The connection between the movement changes of the components of the floating brake plate and the heat–force coupling state of the brake friction interface is established. The correlation between the dynamic behavior of different components of a floating brake pad structure during braking and the thermomechanical coupling state at the friction interface is established.
The floating type brake pad is verified through simulation, confirming its effective enhancement of the contact area at the braking interface. Consequently, this improvement leads to enhanced braking performance and prolonged service life for both the brake pad and the disk.
Author contributions
All authors contributed to the study conception and design. Material preparation, data collection, and analysis were performed by Zhihua Sha, Xin Li, Chengwei Song, Li Shi, Jian Yin, Yu Liu, and Shengfang Zhang. The first draft of the article was written by Xin Li and Li Shi, and all authors commented on subsequent versions of the article. Embellishment of the article was by Zhihua Sha, Xin Li, and Li Shi. The test equipment, computer workstation, and mangement were handled by Shengfang Zhang. All authors read and approved the final article.
Disclosure statement
The authors declare that they have no known competing financial interests or personal relationships that could have appeared to influence the work reported in this article.
The authors declare the following financial interests/personal relationships, which may be considered as potential competing interests: Zhihua Sha, Li Shi, Xin Li, Jian Yin, Yu Liu, and Shengfang Zhang have a patent pending to them.

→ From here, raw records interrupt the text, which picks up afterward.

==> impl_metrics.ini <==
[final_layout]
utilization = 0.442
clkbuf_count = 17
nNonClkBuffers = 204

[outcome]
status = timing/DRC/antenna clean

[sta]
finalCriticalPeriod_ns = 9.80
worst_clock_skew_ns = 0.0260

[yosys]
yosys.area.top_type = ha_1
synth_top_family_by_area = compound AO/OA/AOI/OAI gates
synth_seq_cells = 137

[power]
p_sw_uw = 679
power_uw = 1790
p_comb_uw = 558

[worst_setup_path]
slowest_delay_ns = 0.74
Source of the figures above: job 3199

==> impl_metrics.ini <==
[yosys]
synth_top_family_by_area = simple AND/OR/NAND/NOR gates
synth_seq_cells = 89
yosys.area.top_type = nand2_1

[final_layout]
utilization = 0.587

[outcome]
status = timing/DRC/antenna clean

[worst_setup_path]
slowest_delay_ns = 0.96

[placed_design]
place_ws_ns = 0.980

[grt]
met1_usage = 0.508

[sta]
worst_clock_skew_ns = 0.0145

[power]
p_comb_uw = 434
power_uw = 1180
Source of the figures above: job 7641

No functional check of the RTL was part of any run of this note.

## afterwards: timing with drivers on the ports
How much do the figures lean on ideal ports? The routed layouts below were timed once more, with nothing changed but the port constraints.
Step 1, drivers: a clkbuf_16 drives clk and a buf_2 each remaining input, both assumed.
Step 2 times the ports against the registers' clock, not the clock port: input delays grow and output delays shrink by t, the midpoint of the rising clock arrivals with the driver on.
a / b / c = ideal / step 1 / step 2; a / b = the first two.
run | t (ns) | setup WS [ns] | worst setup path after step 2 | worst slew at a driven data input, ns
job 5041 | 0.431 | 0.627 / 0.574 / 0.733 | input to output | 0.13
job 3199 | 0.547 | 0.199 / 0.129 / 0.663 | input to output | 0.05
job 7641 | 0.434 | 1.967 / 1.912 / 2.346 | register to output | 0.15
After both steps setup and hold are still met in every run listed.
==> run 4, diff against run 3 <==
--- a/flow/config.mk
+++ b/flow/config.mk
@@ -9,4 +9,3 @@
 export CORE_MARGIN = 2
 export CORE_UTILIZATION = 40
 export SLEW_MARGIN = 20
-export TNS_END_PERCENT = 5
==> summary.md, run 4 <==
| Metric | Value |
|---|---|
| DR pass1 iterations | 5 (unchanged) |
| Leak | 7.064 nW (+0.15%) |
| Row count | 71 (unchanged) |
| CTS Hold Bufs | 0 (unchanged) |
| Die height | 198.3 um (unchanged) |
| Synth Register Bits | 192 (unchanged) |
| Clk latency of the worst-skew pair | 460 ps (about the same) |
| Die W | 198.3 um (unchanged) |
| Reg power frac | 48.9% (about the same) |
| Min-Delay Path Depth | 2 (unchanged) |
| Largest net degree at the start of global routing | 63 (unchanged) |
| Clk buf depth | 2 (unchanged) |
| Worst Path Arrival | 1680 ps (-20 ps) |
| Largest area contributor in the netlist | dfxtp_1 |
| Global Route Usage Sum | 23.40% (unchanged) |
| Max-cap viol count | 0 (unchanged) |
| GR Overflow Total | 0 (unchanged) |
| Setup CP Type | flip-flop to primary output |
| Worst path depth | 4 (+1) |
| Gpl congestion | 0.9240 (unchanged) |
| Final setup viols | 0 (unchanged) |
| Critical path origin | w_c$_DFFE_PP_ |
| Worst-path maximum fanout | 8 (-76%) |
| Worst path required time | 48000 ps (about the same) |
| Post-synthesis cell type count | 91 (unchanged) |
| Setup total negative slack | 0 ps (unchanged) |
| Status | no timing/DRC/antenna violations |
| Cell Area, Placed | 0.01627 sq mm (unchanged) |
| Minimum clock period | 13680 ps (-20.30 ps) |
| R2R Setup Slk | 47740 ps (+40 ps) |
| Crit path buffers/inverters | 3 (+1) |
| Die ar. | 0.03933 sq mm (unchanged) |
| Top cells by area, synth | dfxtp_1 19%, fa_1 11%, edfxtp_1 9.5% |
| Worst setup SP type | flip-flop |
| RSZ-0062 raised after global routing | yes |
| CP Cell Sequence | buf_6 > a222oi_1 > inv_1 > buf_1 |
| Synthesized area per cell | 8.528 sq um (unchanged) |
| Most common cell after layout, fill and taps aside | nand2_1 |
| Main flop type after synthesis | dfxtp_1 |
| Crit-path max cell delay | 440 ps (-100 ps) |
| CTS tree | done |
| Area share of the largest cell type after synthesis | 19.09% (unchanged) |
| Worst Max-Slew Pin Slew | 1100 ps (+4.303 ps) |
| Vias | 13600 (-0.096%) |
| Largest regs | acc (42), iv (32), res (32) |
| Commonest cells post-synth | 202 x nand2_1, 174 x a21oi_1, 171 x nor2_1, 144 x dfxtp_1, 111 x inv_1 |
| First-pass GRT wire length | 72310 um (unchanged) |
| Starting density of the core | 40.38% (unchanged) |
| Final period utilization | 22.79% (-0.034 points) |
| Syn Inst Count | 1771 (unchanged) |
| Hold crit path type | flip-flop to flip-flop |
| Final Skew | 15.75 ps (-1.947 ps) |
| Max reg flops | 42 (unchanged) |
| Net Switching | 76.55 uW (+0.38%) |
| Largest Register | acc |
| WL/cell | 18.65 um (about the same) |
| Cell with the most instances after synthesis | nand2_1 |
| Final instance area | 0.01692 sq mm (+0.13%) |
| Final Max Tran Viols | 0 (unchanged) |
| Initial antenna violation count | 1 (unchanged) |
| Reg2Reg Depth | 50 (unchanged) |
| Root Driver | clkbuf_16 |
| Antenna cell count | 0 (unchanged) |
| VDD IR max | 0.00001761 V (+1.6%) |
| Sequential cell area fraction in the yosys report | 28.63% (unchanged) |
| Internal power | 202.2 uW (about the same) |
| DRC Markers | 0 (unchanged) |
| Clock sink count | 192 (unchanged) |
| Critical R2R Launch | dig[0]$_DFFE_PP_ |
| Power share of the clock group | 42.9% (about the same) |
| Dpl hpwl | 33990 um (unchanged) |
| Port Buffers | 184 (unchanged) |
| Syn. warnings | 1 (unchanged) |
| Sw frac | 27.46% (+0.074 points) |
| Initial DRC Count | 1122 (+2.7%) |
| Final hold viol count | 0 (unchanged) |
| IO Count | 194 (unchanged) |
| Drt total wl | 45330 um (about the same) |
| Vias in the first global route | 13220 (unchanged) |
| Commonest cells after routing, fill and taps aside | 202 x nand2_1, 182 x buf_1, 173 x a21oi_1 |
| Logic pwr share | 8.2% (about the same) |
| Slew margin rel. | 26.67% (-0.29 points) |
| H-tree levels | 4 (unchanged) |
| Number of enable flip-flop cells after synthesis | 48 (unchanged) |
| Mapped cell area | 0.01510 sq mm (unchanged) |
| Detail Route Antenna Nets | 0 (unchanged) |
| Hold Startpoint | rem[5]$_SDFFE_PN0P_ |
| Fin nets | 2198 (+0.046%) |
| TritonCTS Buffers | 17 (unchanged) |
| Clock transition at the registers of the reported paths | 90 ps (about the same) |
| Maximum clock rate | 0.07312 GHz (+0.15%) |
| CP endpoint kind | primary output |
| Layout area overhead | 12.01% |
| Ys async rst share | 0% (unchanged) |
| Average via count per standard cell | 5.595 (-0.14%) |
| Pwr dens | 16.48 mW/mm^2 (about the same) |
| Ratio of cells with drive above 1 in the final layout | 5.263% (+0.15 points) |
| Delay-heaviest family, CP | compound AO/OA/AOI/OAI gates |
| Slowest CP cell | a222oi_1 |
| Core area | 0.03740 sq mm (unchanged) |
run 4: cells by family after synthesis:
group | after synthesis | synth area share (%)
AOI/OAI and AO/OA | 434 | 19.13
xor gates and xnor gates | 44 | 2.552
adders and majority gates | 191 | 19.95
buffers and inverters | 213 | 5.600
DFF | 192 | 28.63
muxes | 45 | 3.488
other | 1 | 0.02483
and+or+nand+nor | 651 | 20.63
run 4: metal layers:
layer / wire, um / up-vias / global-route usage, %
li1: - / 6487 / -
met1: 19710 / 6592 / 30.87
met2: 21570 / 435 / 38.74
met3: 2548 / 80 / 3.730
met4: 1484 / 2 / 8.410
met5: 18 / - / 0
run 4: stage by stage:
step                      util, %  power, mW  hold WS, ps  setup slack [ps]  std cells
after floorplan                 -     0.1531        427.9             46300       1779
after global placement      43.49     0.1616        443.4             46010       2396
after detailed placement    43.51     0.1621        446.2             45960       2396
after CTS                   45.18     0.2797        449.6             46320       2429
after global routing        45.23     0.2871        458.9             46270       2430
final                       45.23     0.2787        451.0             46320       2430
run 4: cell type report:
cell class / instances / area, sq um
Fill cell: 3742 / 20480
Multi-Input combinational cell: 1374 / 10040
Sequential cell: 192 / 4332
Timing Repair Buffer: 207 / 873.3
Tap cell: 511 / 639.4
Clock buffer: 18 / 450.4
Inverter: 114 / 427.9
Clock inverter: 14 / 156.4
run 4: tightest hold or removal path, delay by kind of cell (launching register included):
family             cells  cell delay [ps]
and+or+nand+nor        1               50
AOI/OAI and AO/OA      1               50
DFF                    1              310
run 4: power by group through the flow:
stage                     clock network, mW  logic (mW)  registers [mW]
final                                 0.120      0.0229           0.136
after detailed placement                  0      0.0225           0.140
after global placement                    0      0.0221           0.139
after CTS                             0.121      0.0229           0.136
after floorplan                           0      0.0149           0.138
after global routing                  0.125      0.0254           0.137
Background: an optimization exercise with open tools, aiming at small area. Do not read the settings as production practice. Only simulation tests tie the RTL to the original design; equivalence was not proved. The clock input has no modelled driver; a real chip could not lean on it and would need a root buffer or a full tree. Power is estimated from default activity; no workload was simulated.

[flow/design.v]
module owb_slave (
    input  wire        clk,
    input  wire        por,             
    input  wire        line_in,         
    input  wire [63:0] identity,        
    output wire        line_drive_low
);
    localparam [1:0] P_WAIT    = 2'd0;
    localparam [1:0] P_SLOT    = 2'd1;
    localparam [1:0] P_RSTPOLL = 2'd3;
    localparam [1:0] P_RSTSEQ  = 2'd2;
    localparam [2:0] M_IDLE  = 3'd0;    
    localparam [2:0] M_DC    = 3'd1;    
    localparam [2:0] M_RXA   = 3'd2;    
    localparam [2:0] M_RXB   = 3'd3;    
    localparam [2:0] M_DB    = 3'd4;    
    localparam [2:0] M_DA    = 3'd5;    
    localparam [2:0] M_REP   = 3'd6;    
    reg [1:0] ph;
    reg [7:0] t;
    reg [2:0] m;
    reg [5:0] cur;
    wire b;                             
    wire er    = m[2];                         
    wire armed = er & (b ^ (m != M_DB));    
    wire t0   = (t[4:0] == 5'd0);               
    wire t28  = t[4] & t[3] & t[2];             
    wire t198 = t[7] & t[6] & t[2] & t[1];      
    wire tz   = (t == 8'd0);                    
    wire tpr  = t[7] | t[6] | t[5] | t[4];      
    wire t164 = t[7] & t[5] & t[2];             
    assign line_drive_low = ((ph == P_SLOT) & t[7]) | ((ph == P_RSTSEQ) & tpr);
    reg [1:0] n_ph;
    reg [7:0] n_t;
    reg       ev_wbit, wbit, ev_rearm;
    always @(*) begin
        n_ph     = ph;
        n_t      = t + 1'b1;
        ev_wbit  = 1'b0;
        wbit     = 1'b0;
        ev_rearm = 1'b0;
        case (ph)
            P_WAIT: begin
                n_t     = {armed, 5'd0, t[0] & ~line_in, line_in};
                if (t[1]) begin
                    if (!armed && er) begin
                        ev_rearm = 1'b1;                  
                        if (!line_in) n_ph = P_RSTPOLL;
                    end else begin
                        if (!line_in) n_ph = P_SLOT;
                    end
                end
            end
            P_SLOT: begin
                if (line_in) n_t[1:0] = 2'b01;
                if (t28) begin
                    n_t[7] = 1'b0;
                    n_ph = line_in ? P_WAIT : P_RSTPOLL;
                    if (t[7]) ev_rearm = 1'b1;            
                    else       ev_wbit  = 1'b1;           
                end else if (line_in) begin
                    n_ph = P_WAIT;
                    if (!t0) begin
                        ev_wbit = 1'b1;                   
                        wbit    = 1'b1;
                    end
                end
            end
            P_RSTPOLL: begin
                if (t198) begin                           
                    n_t      = {6'd0, line_in, 1'b0};
                    n_ph     = P_RSTSEQ;
                end else if (line_in) begin
                    n_ph = P_WAIT;
                    n_t[1:0] = 2'b01;
                end
            end
            default: begin  
                if (tz) n_t = {6'd0, line_in, 1'b0};
                if (t164) begin
                    n_ph = P_WAIT;
                    n_t[0] = 1'b0;      
                end
            end
        endcase
    end
    reg [2:0] n_m;
    reg [5:0] n_cur;
    wire [2:0] bi = cur[2:0];
    always @(*) begin
        n_m   = m;
        n_cur = cur;
        if (ph == P_RSTSEQ)
            n_cur = 6'd56;
        else if (ev_wbit || (ev_rearm && m == M_REP))
            n_cur = cur + 1'b1;
        if (ev_wbit) begin
            case (m)
                M_RXA, M_RXB: begin
                    if (bi == 3'd0)
                        n_m = wbit ? M_RXA : M_RXB;
                    else if (wbit != ((m == M_RXA) ? ~bi[1] : bi[2]))
                        n_m = M_IDLE;
                    else if (bi == 3'd7)
                        n_m = (m == M_RXA) ? M_REP : M_DA;
                end
                M_DC: begin
                    if (wbit != b || cur == 6'd63)
                        n_m = M_IDLE;                     
                    else
                        n_m = M_DA;
                end
                default: ;
            endcase
        end
        if (ev_rearm) begin
            case (m)
                M_REP: if (cur == 6'd63) n_m = M_IDLE;
                M_DA:  n_m = M_DB;
                M_DB:  n_m = M_DC;
                default: ;
            endcase
        end
        if (ph == P_RSTSEQ) n_m = M_RXA;
    end
    owb_idmux u_idmux (
        .d   (identity),
        .sln (~(8'd1 << cur[2:0])),
        .hi  (cur[5:3]),
        .b   (b)
    );
    always @(posedge clk) begin
        if (por) begin
            ph   <= P_WAIT;
            m    <= M_IDLE;
            t[1:0] <= 2'b00;
        end else begin
            ph   <= n_ph;
            m    <= n_m;
            t[1:0] <= n_t[1:0];
        end
        t[7:2] <= n_t[7:2];
        cur <= n_cur;
    end
endmodule
This design comes from an exercise in tuning for small area and a short achievable clock period on the open sky130 flow, not from production work.
In this exercise RTL edits were held to simulation tests only and were not proved equivalent to the original.
Power is estimated from default activity; no workload was simulated.

File: flow/standard.sh
#!/bin/bash
# synth_recipe.tcl (not shown) runs the flow's synth.tcl, then flattens the netlist and writes it again
# the make line also repeats each setting of config.mk as NAME=value (left out here)
make -C /OpenROAD-flow-scripts/flow DESIGN_CONFIG=/design/flow/config.mk WORK_HOME=/design/flow/orfs CLKGATE_MAP_FILE= SYNTH_SCRIPT=/design/flow/synth_recipe.tcl "${@:-finish}"
File: flow/constraint.sdc
create_clock -name core_clock -period 6.0 [get_ports {clk}]
set_input_delay 1.2000 -clock core_clock [delete_from_list [all_inputs] [get_ports {clk}]]
set_output_delay 1.2000 -clock core_clock [all_outputs]
set_load 0.01 [all_outputs]
File: flow/flow/run.sh
#!/bin/bash
# The standard layout, with the port buffers made of the smallest buffer cell.
set -euo pipefail
export BUFFER_PORTS_ARGS="-buffer_cell sky130_fd_sc_hd__buf_1"
bash standard.sh > standard_flow.log 2>&1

If there are other authors, they declare that they have no known competing financial interests or personal relationships that could have appeared to influence the work reported in this article.
Statement of originality
The proposed content are original and not involving plagiarism with copyright infringement issues.
I hereby declare and guarantee those are true, as claimed.
I would like to declare on behalf of my coauthors that the work described was original research that has not been published previously, and is not under consideration for publication elsewhere, in whole or in part.
Novelty statement
Currently, most high-speed trains utilize a floating brake pad structure. However, scholars are not clear about the underlying mechanisms and processes involved. Limited research has been conducted on the friction process and mechanism of the overall floating brake pad structure at the friction interface. We established a full reproduction analytical model of thermomechanical coupling of the brake disk/pad with a floating brake pad structure considering multibody movement and rigid–flexible coupling. We confirmed for the first time through establishing a simulation model that the floating brake pad structure has a significant effect on improving the friction state of the braking interface and increasing the service life of brake systems compared to the fixed brake pad structure.